Bal à Versailles to szampańska feta. Feta to Karnawał. Karnawał to przesada. Przesada z kolei to nic innego, jak Bal à Versailles. :) W tym miejscu koło się zamyka. Tańczmy więc!
Rok produkcji i nos(y): 1962, Jean Desprez oraz Jean Cavallier
Przeznaczenie: zapach stworzony dla kobiet, który dziś mógłby być postrzegany jako uniseks dla miłośników nurtu retro. Silny aż do nachalności (szczególnie za dnia i latem), ciągnący się za uperfumowaną osobą prawdziwie kilometrowym ogonem. Nawet jako woda toaletowa odważnie zaznaczający granice swego panowania. :)
Indywidualistów rozgrzeje zimą oraz doda wieloznaczności podczas Bardzo Ważnych wieczorowych okazji; całej reszcie z was proponuję najpierw porządnie przetestować Bal aby wybrać odpowiednią dla siebie dawkę.

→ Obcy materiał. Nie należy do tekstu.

--- config.mk ---
export PLATFORM = sky130hd
export DESIGN_NAME = srtf_cell
export DESIGN_NICKNAME = d
export VERILOG_FILES = /design/src/rtl/srtf_single_cpu_scheduler_unit_defines.svh /design/src/rtl/srtf_pkg.sv /design/src/rtl/srtf_cell.sv
export SDC_FILE = /design/constraint.sdc
export NUM_CORES = 1
export LEC_CHECK = 0
export BUFFER_PORTS_ARGS = -buffer_cell sky130_fd_sc_hd__buf_2
export CAP_MARGIN = 5
export CORE_AREA = 2 2 164 166
export CTS_CLUSTER_SIZE = 8
export DETAILED_ROUTE_END_ITERATION = 10
export DIE_AREA = 0 0 166 168
export SLEW_MARGIN = 20
export SYNTH_ARGS = -nofsm -noshare
export SYNTH_HDL_FRONTEND = slang
export SYNTH_SLANG_ARGS = --single-unit
--- constraint.sdc ---
create_clock -name clk -period 8.67 [get_ports clk]
set_input_delay 0.867 -clock clk [delete_from_list [all_inputs] [get_ports clk]]
set_output_delay 0.867 -clock clk [all_outputs]
set_load 0.1 [all_outputs]
--- src/rtl/srtf_single_cpu_scheduler_unit_defines.svh ---
// assertion macros for the srtf scheduler unit
// used by the top level; expects signals named clk and arst_n in scope
`ifndef SRTF_SINGLE_CPU_SCHEDULER_UNIT_DEFINES_SVH
`define SRTF_SINGLE_CPU_SCHEDULER_UNIT_DEFINES_SVH

`ifndef SYNTHESIS

// condition holds at every clock edge out of reset
`define SRTF_ASSERT_ALWAYS(lbl, cond) \
	lbl: assert property (@(posedge clk) disable iff (!arst_n) (cond)) \
		else $error("srtf invariant failed");

// antecedent implies consequent in the same cycle
`define SRTF_ASSERT_IMPLY(lbl, ante, cons) \
	lbl: assert property (@(posedge clk) disable iff (!arst_n) (ante) |-> (cons)) \
		else $error("srtf implication failed");

// antecedent implies consequent in the next cycle
`define SRTF_ASSERT_NEXT(lbl, ante, cons) \
	lbl: assert property (@(posedge clk) disable iff (!arst_n) (ante) |=> (cons)) \
		else $error("srtf next-cycle check failed");

`else

`define SRTF_ASSERT_ALWAYS(lbl, cond)
`define SRTF_ASSERT_IMPLY(lbl, ante, cons)
`define SRTF_ASSERT_NEXT(lbl, ante, cons)

`endif

`endif

--- src/rtl/srtf_pkg.sv ---
// shared types and codes for the srtf scheduler unit
// no dependencies
package srtf_pkg;

	// event codes on the result stream
	localparam logic [1:0] EV_RUNNING  = 2'd0;
	localparam logic [1:0] EV_FINISHED = 2'd1;
	localparam logic [1:0] EV_REJECTED = 2'd2;

	// command codes on the input stream
	localparam logic CMD_ARRIVE = 1'b0;
	localparam logic CMD_TICK   = 1'b1;

	// result queue geometry
	localparam int FIFO_DEPTH = 4;
	localparam int FIFO_AW    = 2;
	localparam int FIFO_CW    = 3;

	// job record held by one chain cell (slot tag travels beside it)
	typedef struct packed {
		logic [31:0] job;
		logic [31:0] arrival;
		logic [31:0] remaining;
	} entry_t;

	// per-cycle chain operation
	typedef struct packed {
		logic insert;
		logic dec;
		logic shift;
	} cell_op_t;

	// one result item
	typedef struct packed {
		logic [1:0]  event_res;
		logic [31:0] event_time;
		logic [31:0] event_job;
		logic [31:0] time_left;
		logic [15:0] jobs_left;
		logic [31:0] turnaround;
		logic        last;
	} out_item_t;

	typedef enum logic [1:0] {
		ST_IDLE,
		ST_EXEC,
		ST_FIN
	} state_t;

endpackage

--- src/rtl/srtf_cell.sv ---
// one cell of the sorted job chain: holds a job, compares it to an incoming one
// and takes its left or right neighbor on insert or removal; uses srtf_pkg
module srtf_cell import srtf_pkg::*; #(
	parameter int SLOT_W = 6
) (
	input  logic              clk,
	input  logic              arst_n,
	input  cell_op_t          op,
	input  entry_t            new_entry,
	input  logic [SLOT_W-1:0] new_slot,
	input  logic              left_occ,
	input  logic              left_lt,
	input  entry_t            left_entry,
	input  logic [SLOT_W-1:0] left_slot,
	input  logic              right_occ,
	input  entry_t            right_entry,
	input  logic [SLOT_W-1:0] right_slot,
	output logic              occ,
	output logic              lt,
	output entry_t            entry,
	output logic [SLOT_W-1:0] slot
);

	logic              occ_q;
	entry_t            entry_q;
	logic [SLOT_W-1:0] slot_q;

	// key order: remaining time, then job id, then slot index
	assign lt = occ_q &&
		({entry_q.remaining, entry_q.job, slot_q} <
		 {new_entry.remaining, new_entry.job, new_slot});

	assign occ   = occ_q;
	assign entry = entry_q;
	assign slot  = slot_q;

	// occupancy
	always_ff @(posedge clk or negedge arst_n) begin
		if (!arst_n) begin
			occ_q <= 1'b0;
		end else if (op.insert) begin
			if (!lt) begin
				occ_q <= left_lt ? 1'b1 : left_occ;
			end
		end else if (op.shift) begin
			occ_q <= right_occ;
		end
	end

	// payload: insert shifts right, removal shifts left, head decrements
	always_ff @(posedge clk) begin
		if (op.insert) begin
			if (!lt) begin
				if (left_lt) begin
					entry_q <= new_entry;
					slot_q  <= new_slot;
				end else begin
					entry_q <= left_entry;
					slot_q  <= left_slot;
				end
			end
		end else if (op.shift) begin
			entry_q <= right_entry;
			slot_q  <= right_slot;
		end else if (op.dec) begin
			entry_q.remaining <= entry_q.remaining - 32'd1;
		end
	end

endmodule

Trwałość: edt na mojej skórze wytrzymuje od siedmiu-ośmiu godzin do ponad pół doby, przez cały czas będąc wyraźną. Czystych perfum niestety nie miałam okazji testować.
Grupa olfaktoryczna: orientalna
Skład:
Nuta głowy: kwiat pomarańczy, bergamotka, cytryna, neroli, liście czarnej porzeczki, rozmaryn
Nuta serca: jaśmin, kłącze irysa, róża, ylang-ylang, lilia, bez, paczuli, wetyweria, skóra, drewno sandałowe
Nuta bazy: wanilia, balsam tolutański, benzoes oraz inne żywice, drewno cedrowe, piżmo, ambra, cywet
___
Dziś tauerowska PHI Une Rose de Kandahar. :)
P.S.
Źródła ważniejszych ilustracji:
1. http://lord-whimsy.livejournal.com/345391.html
2. http://periodmoviecaps.blogspot.com/2011/08/annas-black-ball-gown.html
3. http://periodmoviecaps.blogspot.com/2011/07/anna-karenina-1997.html
Subskrybuj:
Komentarze do posta (Atom)
Dla mnie te perfumy są jednymi z wielu, gdzie nazwa ma kreować odbiór - i dobrze, w końcu po to jest. Natomiast w wypadku tych perfum utytułowanie ich w ten sposób nijak ma się do tego, co czuję. Prawdopodobnie należy pamiętać o latach, kiedy zostały stworzone, ale mimo wszystko - dla mnie to zapach intymny, zeby nie powiedzieć - wstydliwy... :)
OdpowiedzUsuńCo do nazwy, nie mogłabym zgodzić się bardziej. Zapach wstydliwy także rozumiem - ostatecznie bale wcale nie były takie śliczne i pachnące, jak to wynika z powieści oraz filmów historycznych. ;)
UsuńI dobrze, wszak to ludzie żywi byli i warto o tym pamiętać. Wcale nie tacy niewspółcześni.